■ **Exercise brief**: Line filter on the word "largest": copy each matching line from the entries.

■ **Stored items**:
__________

[src/hdl/lzwe_pkg.sv]
// Shared types and constants for the 12-bit LZW encoder.
`default_nettype none

package lzwe_pkg;

  localparam int CODE_BITS      = 12;
  localparam int BYTE_W         = 8;
  localparam int TABLE_SIZE_DEF = 5021;
  // Up to seven leftover bits sit above a freshly loaded code.
  localparam int ACC_W          = CODE_BITS + 7;
  localparam int CNT_W          = 5;

  localparam logic [CODE_BITS-1:0] FIRST_CODE    = 12'd256;
  localparam logic [CODE_BITS-1:0] LAST_ASSIGNED = 12'd4094;
  localparam logic [CODE_BITS-1:0] END_MARK      = 12'd4095;
  localparam logic [CODE_BITS-1:0] ZERO_CODE     = 12'd0;

  typedef enum logic [1:0] {
    TAIL_CUR,
    TAIL_END,
    TAIL_ZERO
  } tail_e;

  typedef struct packed {
    logic                 valid;
    logic [CODE_BITS-1:0] code;
    logic [CODE_BITS-1:0] prefix;
    logic [BYTE_W-1:0]    append;
  } entry_t;

  typedef struct packed {
    logic  accept;
    logic  probe_step;
    logic  hit;
    logic  miss;
    logic  load_tail;
    tail_e tail;
    logic  push;
    logic  mark_run;
    logic  mark_stream;
    logic  end_stream;
    logic  sweep;
  } cmd_t;

  typedef struct packed {
    logic have_first;
    logic slot_empty;
    logic slot_hit;
    logic exhausted;
    logic code_done;
    logic out_free;
    logic clr_done;
  } sts_t;

endpackage

`default_nettype wire

[src/hdl/lzwe_ctrl.sv]
// Controller state machine of the LZW encoder.
`default_nettype none

module lzwe_ctrl (
  input  wire logic          clk_i,
  input  wire logic          rst_ni,
  input  wire logic          in_valid_i,
  input  wire logic          last_byte_i,
  output logic               in_stall_o,
  input  wire lzwe_pkg::sts_t sts_i,
  output lzwe_pkg::cmd_t     cmd_o
);

  localparam logic [2:0] ST_CLEAR = 3'd0;
  localparam logic [2:0] ST_IDLE  = 3'd1;
  localparam logic [2:0] ST_PROBE = 3'd2;
  localparam logic [2:0] ST_LOAD  = 3'd3;
  localparam logic [2:0] ST_EMIT  = 3'd4;

  logic [2:0]          state_q, state_d;
  lzwe_pkg::tail_e     tail_q, tail_d;
  logic                final_q, final_d;
  logic                last_q, last_d;

  always_comb begin
    cmd_o      = '0;
    state_d    = state_q;
    tail_d     = tail_q;
    final_d    = final_q;
    last_d     = last_q;
    in_stall_o = (state_q != ST_IDLE);
    case (state_q)
      ST_CLEAR: begin
        cmd_o.sweep = 1'b1;
        if (sts_i.clr_done) state_d = ST_IDLE;
      end
      ST_IDLE: begin
        if (in_valid_i) begin
          cmd_o.accept = 1'b1;
          last_d       = last_byte_i;
          if (sts_i.have_first) begin
            state_d = ST_PROBE;
          end else if (last_byte_i) begin
            tail_d  = lzwe_pkg::TAIL_CUR;
            state_d = ST_LOAD;
          end
        end
      end
      ST_PROBE: begin
        if (sts_i.slot_hit) begin
          cmd_o.hit = 1'b1;
          if (last_q) begin
            tail_d  = lzwe_pkg::TAIL_CUR;
            state_d = ST_LOAD;
          end else begin
            state_d = ST_IDLE;
          end
        end else if (sts_i.slot_empty || sts_i.exhausted) begin
          cmd_o.miss = 1'b1;
          final_d    = !last_q;
          tail_d     = lzwe_pkg::TAIL_CUR;
          state_d    = ST_EMIT;
        end else begin
          cmd_o.probe_step = 1'b1;
        end
      end
      ST_LOAD: begin
        cmd_o.load_tail = 1'b1;
        cmd_o.tail      = tail_q;
        final_d         = (tail_q == lzwe_pkg::TAIL_ZERO);
        case (tail_q)
          lzwe_pkg::TAIL_CUR: tail_d = lzwe_pkg::TAIL_END;
          default:            tail_d = lzwe_pkg::TAIL_ZERO;
        endcase
        state_d = ST_EMIT;
      end
      ST_EMIT: begin
        if (sts_i.out_free) begin
          cmd_o.push        = 1'b1;
          cmd_o.mark_run    = final_q && sts_i.code_done;
          cmd_o.mark_stream = final_q && sts_i.code_done && last_q;
          if (sts_i.code_done) begin
            if (!final_q) begin
              state_d = ST_LOAD;
            end else if (last_q) begin
              cmd_o.end_stream = 1'b1;
              state_d          = ST_CLEAR;
            end else begin
              state_d = ST_IDLE;
            end
          end
        end
      end
      default: state_d = ST_CLEAR;
    endcase
  end

  always_ff @(posedge clk_i or negedge rst_ni) begin
    if (!rst_ni) begin
      state_q <= ST_CLEAR;
      tail_q  <= lzwe_pkg::TAIL_CUR;
      final_q <= 1'b0;
      last_q  <= 1'b0;
    end else begin
      state_q <= state_d;
      tail_q  <= tail_d;
      final_q <= final_d;
      last_q  <= last_d;
    end
  end

endmodule

`default_nettype wire

[config.mk]
export PLATFORM = sky130hd
export DESIGN_NAME = lzwe_ctrl
export DESIGN_NICKNAME = d
export VERILOG_FILES = /design/src/hdl/lzwe_pkg.sv /design/src/hdl/lzwe_ctrl.sv
export SDC_FILE = /design/constraint.sdc
export NUM_CORES = 1
export LEC_CHECK = 0
export BUFFER_PORTS_ARGS = -buffer_cell sky130_fd_sc_hd__buf_2
export CAP_MARGIN = 20
export CORE_AREA = 2 2 39 41
export DETAILED_ROUTE_END_ITERATION = 6
export DIE_AREA = 0 0 41 43
export HOLD_SLACK_MARGIN = 0.12
export PLACE_DENSITY_LB_ADDON = 0.12
export SETUP_SLACK_MARGIN = 0.5
export SLEW_MARGIN = 20
export SYNTH_ARGS = -nofsm -noshare
export SYNTH_HDL_FRONTEND = slang
export SYNTH_SLANG_ARGS = --single-unit
[constraint.sdc]
create_clock -name clk_i -period 2.6 [get_ports clk_i]
set_input_delay 0.52 -clock clk_i [delete_from_list [all_inputs] [get_ports clk_i]]
set_output_delay 0.52 -clock clk_i [all_outputs]
set_load 0.01 [all_outputs]
==> out/summary.md <==
* completed — status
* sky130_fd_sc_hd__dfrtp_1 (7), sky130_fd_sc_hd__nor2_1 (5), sky130_fd_sc_hd__and2_1 (4), sky130_fd_sc_hd__nand2_1 (4) — ranking of synthesized cells by instance count
* 4 — crit path max fanout
* 0.00946 ns — Final Skew
* 7 — clock net sink count
* sky130_fd_sc_hd__clkbuf_4 — buffer cell driving the clock tree root
* 17.0% — GR Util All Layers
* sky130_fd_sc_hd__or4b_4 — highest-delay cell along the critical path
* 24.3% — met1 Use GR
* 2.08 ns — data required time at the worst endpoint
* 2 — clock tree buffer depth
* 80.6% — final worst-path cycle share
* 1 — deepest level of the CTS H-tree
* 0 — final global-route overflow total
* 586 uV — Max VDD drop
* 2010 microns — wire length of the first global-routing pass
* 0 — Final Hold Violating Endpoints
* 2.09 ns — final critical-path required period
* primary output — Worst Setup End Kind
* 0.57 ns — largest stage delay on the critical path
* 12.0 microns — Wirelength per Cell
* true — RSZ-0062 raised after global routing
* 23 — number of port buffers
* 0 — Final Slew Violations
* state_q[2] — startpoint of the lowest-slack register-to-register path
* 5.37 — vias per cell
* 1380 sq um — core area
* 1.57 ns — arrival time at the worst endpoint
* 0 — Synth warnings
* 101 — Placed Cells
* 0.529 ns — WHS
* met1 — busiest layer in global routing
* 108 — non-filler instance count after layout
* 672 sq um — area after detailed placement
* 0.25 ns — worst-skew pair later-pin latency
* 1000 microns — post-detailed-placement half-perimeter wirelength
* 8 — First DRT Iteration DRCs
* 0 — count of final setup violators
* 1760 sq um — die area
* 15 — maximum number of pins on one net before global-route repair
* 544 sq um — post-synthesis instance area
* 7 — Synth Register Bits
* 0.535 ns — DP Worst Slack
* 1 — Buffers & Inverters on Critical Path
* 0 — total inserted antenna cells
* 24 — number of ports placed on the die boundary
* 355 sq um — area of combinational cells with multiple inputs
* 8.50 sq um — mean post-synth cell area
* 3 — number of CTS-inserted buffers
* sky130_fd_sc_hd__dfrtp_1 (32%), sky130_fd_sc_hd__and2_1 (4.6%), sky130_fd_sc_hd__a21o_1 (4.1%), sky130_fd_sc_hd__nor2_1 (3.4%), sky130_fd_sc_hd__buf_2 (2.8%) — ranking of synthesized cells by area
* 0 ns — Total Neg Setup Slack
* tail_q[0] — startpoint of the tightest hold check path
* built — clock tree from TritonCTS
* flop — type of origin of the critical path
* 951 nW/um^2 — Pwr Density
* last_q — capture instance of the worst register-to-register path
* 476 — number of global-route vias before repair
* 0 — number of maximum-capacitance constraint violations
* 39.3% — Initial Utilization
* 0 — detailed-route DRC error count
* 41 microns — die extent in x
* 53.3% — utilization after layout
* sky130_fd_sc_hd__dfrtp_1 — Yosys top cell by area
* 0.375 nW — total leakage power
* 1 — number of stages on the worst hold path
* tail_q[0] — Worst Hold Path EP
* 738 sq um — total non-filler cell area in the finished layout
* 78.3% — worst max-slew margin expressed relative to the limit
* 0 — antenna-violating nets left
* or4b_4 > nor3_4 > buf_2 — CP cell instances
* 4 — cells on worst reg2reg path
* 0 — count of flip-flops with a built-in enable after synthesis
* 35.6% — Layout Area Growth over Synthesis
* reg -> reg — worst hold path class
* 39.1% — share of layout cells above drive strength 1
* 0 — number of antenna violations at the first check in global routing
* 0.702 mW — Total Power
* 1.03 ns — Worst R2R Setup Slack
* 104 — number of nets in the final layout
* 178 sq um — sequential cell area
* 477 MHz — Achievable Freq
* 100% — post-synthesis async set-or-reset flop share
* 3 — drt first pass iters
* 32.2% — fraction of post-synthesis cell area in the top cell type by area
* 32.2% — sequential element share of the synthesized area
* 0.820 — final weighted congestion in routability-driven placement
* 14 — Site Rows
* 0.324 ns — Worst Tran Pin Value
* 3 — number of logic stages on the critical path including buffering
* 580 — vias
* simple AND/OR/NAND/NOR gates — cell family with the largest share of critical-path delay
* sky130_fd_sc_hd__dfrtp_1 — predominant post-synthesis flop cell
* reg -> out — Worst Setup Path Type
* 36 — Cell variety after synth
* 0.506 ns — setup ws final
* 23.8% — GR Layer Usage met2
* 7.85% — GRT met3 Usage
* sky130_fd_sc_hd__dfrtp_1 — top-count cell post-synth
* 143 — fillers
* 0.05 ns — Clk pin slew, worst setup/hold paths
* 1290 microns — total wire length
* 75 — Synthesized Nets
* 43 microns — Die Ht
* 64 — Post-Syn Instances
## how the worst max path moves through the flow
stage	from	end	slack, ns
floorplan	state_q[2]	cmd_o[1]	0.70
global placement	sts_i[4]	cmd_o[10]	0.55
detailed placement	sts_i[4]	cmd_o[10]	0.53
CTS	state_q[2]	cmd_o[10]	0.51
global route	state_q[2]	cmd_o[10]	0.44
finish	state_q[2]	cmd_o[10]	0.51
## where the power goes
part | internal [mW] | switching, mW | leakage, nW
sequential | 0.158 | 0.0422 | 0.0850
combinational | 0.188 | 0.219 | 0.275
clock | 0.0583 | 0.0361 | 0.0150
## state kept, by name, indices dropped and copies added (netlist names)
register  cells
final_q       1
last_q        1
state_q       3
tail_q        2
## timing repair
item                                    in CTS  in global routing
endpoints found under the setup margin       2                  3
setup buffers                                2                  0
cloned                                       0                  0
resized for setup                            3                  1
pin swaps                                    0                  0
hold endpoints to repair                     7                  0
hold buffers                                 1                  0
## routing by layer
metal | wire [microns] | share of wire [%]
met5 | 0 | 0
met4 | 0 | 0
met3 | 80 | 6.2
met2 | 571 | 44
met1 | 640 | 50
## cell usage in the layout (no fill, tap or decap), types with 3 or more instances in the layout
master / synthesis / layout
sky130_fd_sc_hd__buf_2: 3 / 23
sky130_fd_sc_hd__inv_1: 3 / 3
sky130_fd_sc_hd__nor2_1: 5 / 5
sky130_fd_sc_hd__a21o_1: 3 / 3
sky130_fd_sc_hd__clkbuf_4: 0 / 3
sky130_fd_sc_hd__buf_4: 0 / 3
sky130_fd_sc_hd__and2_1: 4 / 4
sky130_fd_sc_hd__nand2_1: 4 / 4
sky130_fd_sc_hd__dfrtp_1: 7 / 5
## cell families after synthesis
| group | synth area share (%) |
|---|---|
| AO/OA/AOI/OAI | 22.3 |
| buffers and inverters | 4.83 |
| flip-flops | 32.2 |
| multiplexers | 2.07 |
| AND/OR/NAND/NOR | 38.6 |
## final cells by class
class | count | share of cell area, %
Clock buffer | 4 | 3.56
Inverter | 3 | 1.53
Multi-Input combinational cell | 51 | 48.1
Sequential cell | 7 | 24.1
Tap cell | 16 | 2.71
Timing Repair Buffer | 27 | 20.0
No activity file was read; power rests on OpenSTA's default activity.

__________

■ **Answer section**:
* 0.57 ns — largest stage delay on the critical path
* simple AND/OR/NAND/NOR gates — cell family with the largest share of critical-path delay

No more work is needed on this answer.